Eighty-five-year-old futurist Frank Ogden says even tiny cows may become unnecessary, because meat will be produced far from any farm or field.

"They're working on meat machines now that can grow meat into whatever you want," Ogden says. "These factories will be put certainly in every major city. Forty per cent of their output might be hamburgers. But they grow it just like they're growing rats' brains in a Petri dish. And it's pure, they can then put in what vitamins are desired or wanted by the eating public and then for the poor people_ they'll come out with some very cheap protein product that will then feed those people that today don't get a very balanced diet."

Ogden made a name for himself as the weird and shocking Dr. Tomorrow in the '80s. Unlike Tinari, Ogden's not an academic, and he views his lack of formal credentials as his greatest asset. He learns by doing. He studied voodoo for two years in Haiti, explored (and tried) LSD and other drugs at New Westminster's Hollywood Hospital in the '60s, and has travelled widely, including the plains of the Sahara desert, the jungles of Papua New Guinea and the neon-lit streets of technological Tokyo.

He's involved in the Berkeley-based Search for Extraterrestrial Intelligence-"We're trying to find ET," he says-and the Global Consciousness Project. "This guy from Princeton came up with the big idea that if we put an electroencephalogram on a person's head, we can read their brain. He suggested why don't we put something similar on Mother Earth and see what she thinks," he explains.

His Coal Harbour office is housed inside his floating "cyberden," his 31-year-old fiberglass and Plexiglas houseboat. From a comfy chair surrounded by stacks of newspaper and magazine clippings, Ogden says he believes futurists may become obsolete with too many variables and outside influences affecting cities, provinces and countries. But this hasn't stopped him from booking worldwide talks through the National Speakers Bureau. In fact, he's even spoken on the subject.

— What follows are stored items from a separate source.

**config.mk**
```make
export PLATFORM = sky130hd
export DESIGN_NAME = deserializer
export DESIGN_NICKNAME = d
export VERILOG_FILES = /design/src/rtl/deserializer_pkg.sv /design/src/rtl/deser_shift_reg.sv /design/src/rtl/deserializer.sv
export SDC_FILE = /design/constraint.sdc
export NUM_CORES = 1
export LEC_CHECK = 0
export ABC_AREA = 0
export CELL_PAD_IN_SITES_DETAIL_PLACEMENT = 0
export CELL_PAD_IN_SITES_GLOBAL_PLACEMENT = 1
export CORE_MARGIN = 4
export CORE_UTILIZATION = 46
export DETAILED_ROUTE_END_ITERATION = 10
export DONT_BUFFER_PORTS = 1
export GPL_TIMING_DRIVEN = 1
export PLACE_DENSITY = 0.81
export SKIP_LAST_GASP = 1
export SYNTH_ARGS = -nofsm -noshare
export SYNTH_HDL_FRONTEND = slang
export SYNTH_SLANG_ARGS = --single-unit
export TNS_END_PERCENT = 50
```
**constraint.sdc**
```tcl
create_clock -name CLK -period 2 [get_ports CLK]
set_input_delay 0.3 -clock CLK [delete_from_list [all_inputs] [get_ports CLK]]
set_output_delay 0.3 -clock CLK [all_outputs]
set_load 0.02 [all_outputs]
```
--- src/rtl/batch_dumper_pkg.sv ---
// Shared types and helpers for the batch dumper: FSM state encoding, data widths and
// a saturating counter increment.
package batch_dumper_pkg;

  localparam int BYTE_W = 8;
  localparam int CNT_W  = 32;

  typedef enum logic [2:0] {
    ST_IDLE    = 3'd0,
    ST_ARM     = 3'd1,
    ST_FETCH   = 3'd2,
    ST_LATCH   = 3'd3,
    ST_SEND    = 3'd4,
    ST_RELEASE = 3'd5
  } state_e;

  function automatic logic [CNT_W-1:0] satInc(input logic [CNT_W-1:0] value);
    return (&value) ? value : value + CNT_W'(1);
  endfunction

endpackage

--- src/rtl/batch_dumper_sync_2ff.sv ---
// Two-flop synchronizer bringing a single asynchronous level into the local clock domain.
module sync_2ff (
  input  logic clk,
  input  logic rst_n,
  input  logic d_i,
  output logic q_o
);

  logic meta_q;
  logic sync_q;

  always_ff @(posedge clk or negedge rst_n) begin
    if (!rst_n) begin
      meta_q <= 1'b0;
      sync_q <= 1'b0;
    end else begin
      meta_q <= d_i;
      sync_q <= meta_q;
    end
  end

  assign q_o = sync_q;

endmodule

--- src/rtl/batch_dumper.sv ---
// UART-side batch dumper: starts the collector, waits for its done flag, then reads the
// batch byte by byte and hands each byte to the UART transmitter with valid/ready.
module batch_dumper
  import batch_dumper_pkg::*;
#(
  parameter int unsigned BATCH_SIZE       = 1000,
  parameter int unsigned TIMEOUT_CYCLES   = 50000000,
  parameter int unsigned START_LOW_CYCLES = 16
) (
  input  logic              clk_uart,
  input  logic              rst_n,
  input  logic              dump_req,
  input  logic              abort,
  output logic              coll_start,
  input  logic              coll_done,
  output logic              read_enable,
  output logic [31:0]       read_addr,
  input  logic [BYTE_W-1:0] read_data,
  output logic [BYTE_W-1:0] tx_data,
  output logic              tx_valid,
  input  logic              tx_ready,
  output logic              busy,
  output logic              dump_done,
  output logic              error,
  output logic [31:0]       bytes_sent
);

  state_e             state_q, state_d;
  logic [CNT_W-1:0]   addr_q, addr_d;
  logic [CNT_W-1:0]   cnt_q, cnt_d;
  logic [BYTE_W-1:0]  txData_q, txData_d;
  logic               txValid_q, txValid_d;
  logic [CNT_W-1:0]   bytesSent_q, bytesSent_d;
  logic               error_q, error_d;
  logic               dumpDone_q, dumpDone_d;
  logic               doneSync;
  logic               active;
  logic               accept;
  logic               lowHoldMet;

  sync_2ff u_doneSync (
    .clk   (clk_uart),
    .rst_n (rst_n),
    .d_i   (coll_done),
    .q_o   (doneSync)
  );

  assign active     = (state_q == ST_ARM) || (state_q == ST_FETCH) ||
                      (state_q == ST_LATCH) || (state_q == ST_SEND);
  assign accept     = txValid_q && tx_ready;
  // cnt_q counts RELEASE cycles already completed before this one
  assign lowHoldMet = ({1'b0, cnt_q} + 33'd1) >= {1'b0, START_LOW_CYCLES};

  always_ff @(posedge clk_uart or negedge rst_n) begin
    if (!rst_n) begin
      state_q     <= ST_IDLE;
      addr_q      <= '0;
      cnt_q       <= '0;
      txData_q    <= '0;
      txValid_q   <= 1'b0;
      bytesSent_q <= '0;
      error_q     <= 1'b0;
      dumpDone_q  <= 1'b0;
    end else begin
      state_q     <= state_d;
      addr_q      <= addr_d;
      cnt_q       <= cnt_d;
      txData_q    <= txData_d;
      txValid_q   <= txValid_d;
      bytesSent_q <= bytesSent_d;
      error_q     <= error_d;
      dumpDone_q  <= dumpDone_d;
    end
  end

  always_comb begin
    state_d     = state_q;
    addr_d      = addr_q;
    cnt_d       = cnt_q;
    txData_d    = txData_q;
    txValid_d   = txValid_q;
    bytesSent_d = bytesSent_q;
    error_d     = error_q;
    dumpDone_d  = 1'b0;

    case (state_q)
      ST_IDLE: begin
        if (dump_req && !abort) begin
          state_d     = ST_ARM;
          addr_d      = '0;
          cnt_d       = '0;
          bytesSent_d = '0;
          error_d     = 1'b0;
        end
      end
      ST_ARM: begin
        if (doneSync) begin
          state_d = ST_FETCH;
        end else if ((TIMEOUT_CYCLES != 0) && (cnt_q == CNT_W'(TIMEOUT_CYCLES - 1))) begin
          error_d = 1'b1;
          state_d = ST_RELEASE;
          cnt_d   = '0;
        end else begin
          cnt_d = satInc(cnt_q);
        end
      end
      ST_FETCH: state_d = ST_LATCH;
      ST_LATCH: begin
        txData_d  = read_data;
        txValid_d = 1'b1;
        state_d   = ST_SEND;
      end
      ST_SEND: begin
        if (accept) begin
          bytesSent_d = bytesSent_q + CNT_W'(1);
          txValid_d   = 1'b0;
          if (addr_q == CNT_W'(BATCH_SIZE - 1)) begin
            dumpDone_d = 1'b1;
            state_d    = ST_RELEASE;
            cnt_d      = '0;
          end else begin
            addr_d  = addr_q + CNT_W'(1);
            state_d = ST_FETCH;
          end
        end
      end
      ST_RELEASE: begin
        if (!doneSync && lowHoldMet) begin
          state_d = ST_IDLE;
        end else begin
          cnt_d = satInc(cnt_q);
        end
      end
      default: state_d = ST_IDLE;
    endcase

    // A byte already handed over on this edge still counts, but the dump ends without done
    if (active && abort) begin
      txValid_d  = 1'b0;
      error_d    = 1'b1;
      dumpDone_d = 1'b0;
      addr_d     = addr_q;
      state_d    = ST_RELEASE;
      cnt_d      = '0;
    end
  end

  assign coll_start  = active;
  assign busy        = (state_q != ST_IDLE);
  assign read_enable = (state_q == ST_FETCH);
  assign read_addr   = addr_q;
  assign tx_data     = txData_q;
  assign tx_valid    = txValid_q;
  assign bytes_sent  = bytesSent_q;
  assign error       = error_q;
  assign dump_done   = dumpDone_q;

endmodule

--- config.mk ---
export PLATFORM = sky130hd
export DESIGN_NAME = batch_dumper
export DESIGN_NICKNAME = d
export VERILOG_FILES = /design/src/rtl/batch_dumper_pkg.sv /design/src/rtl/batch_dumper_sync_2ff.sv /design/src/rtl/batch_dumper.sv
export SDC_FILE = /design/constraint.sdc
export NUM_CORES = 1
export LEC_CHECK = 0
export ABC_AREA = 1
export BUFFER_PORTS_ARGS = -buffer_cell sky130_fd_sc_hd__buf_4
export CAP_MARGIN = 20
export CORE_UTILIZATION = 35
export DETAILED_ROUTE_END_ITERATION = 16
export GPL_TIMING_DRIVEN = 0
export SLEW_MARGIN = 30
export SYNTH_ARGS = -nofsm -noshare
export SYNTH_HDL_FRONTEND = slang
export SYNTH_HIERARCHICAL = 1
export SYNTH_SLANG_ARGS = --single-unit
--- constraint.sdc ---
create_clock -name clk_uart -period 2.86 [get_ports clk_uart]
set_input_delay 0.429 -clock clk_uart [delete_from_list [all_inputs] [get_ports clk_uart]]
set_output_delay 0.429 -clock clk_uart [all_outputs]
set_load 0.01 [all_outputs]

He'll be addressing a global timber trading company later this month about conducting business in China. He sees international connections growing stronger, especially in healthcare.

Ogden expects more medical procedures like hip surgery will be outsourced to countries like Malaysia and India, where Canadians will enjoy operation vacations. He says as a result of crazy traffic, doctors in Malaysia see 10 times more broken legs than Vancouver doctors and are well equipped to handle hip surgeries. He predicts reduced waiting times, low surgery costs and recuperation facilities at beach-front resorts will draw more Westerners.

Although travellers will continue to journey abroad on large airplanes, Ogden says small air taxis will replace large crafts that don't cross large bodies of water. "You don't have any security. Nobody's going to go to a lot of trouble to blow up six people in a plane-that's just like an automobile-and they will be in great numbers and they will go point to point," he says. "Any big city, you've got to go through a hub. That's unbearable and it's unsustainable. And the idea that all these millions of people go into, say, 25 major hubs -it's chaos and one little thing goes wrong and it's really chaos."

With the rate of change accelerating, some feel like the world is becoming chaotic, but Ogden says we're going to have to learn to deal with it.

"I think 'information overload,' the term, is a myth. I think we've just got to find ways to have our brain work faster," he says. He expects more people will take supplements to boost their brainpower, which will eventually transform the way we communicate.

"I think people will get knowledge by thought waves. I think there's a resonance we're learning about now that will give us entr’e into all knowledge, and I think there're various ways of acquiring that," he says. "Writing, that's pretty old-fashioned. Speaking will someday be minimal, but thought waves, they're irrelevant to time and space. You can send a thought wave to Africa just like I could send one to you here. So I believe we have to take advantage of things like that_ When you can think faster then you don't have competition.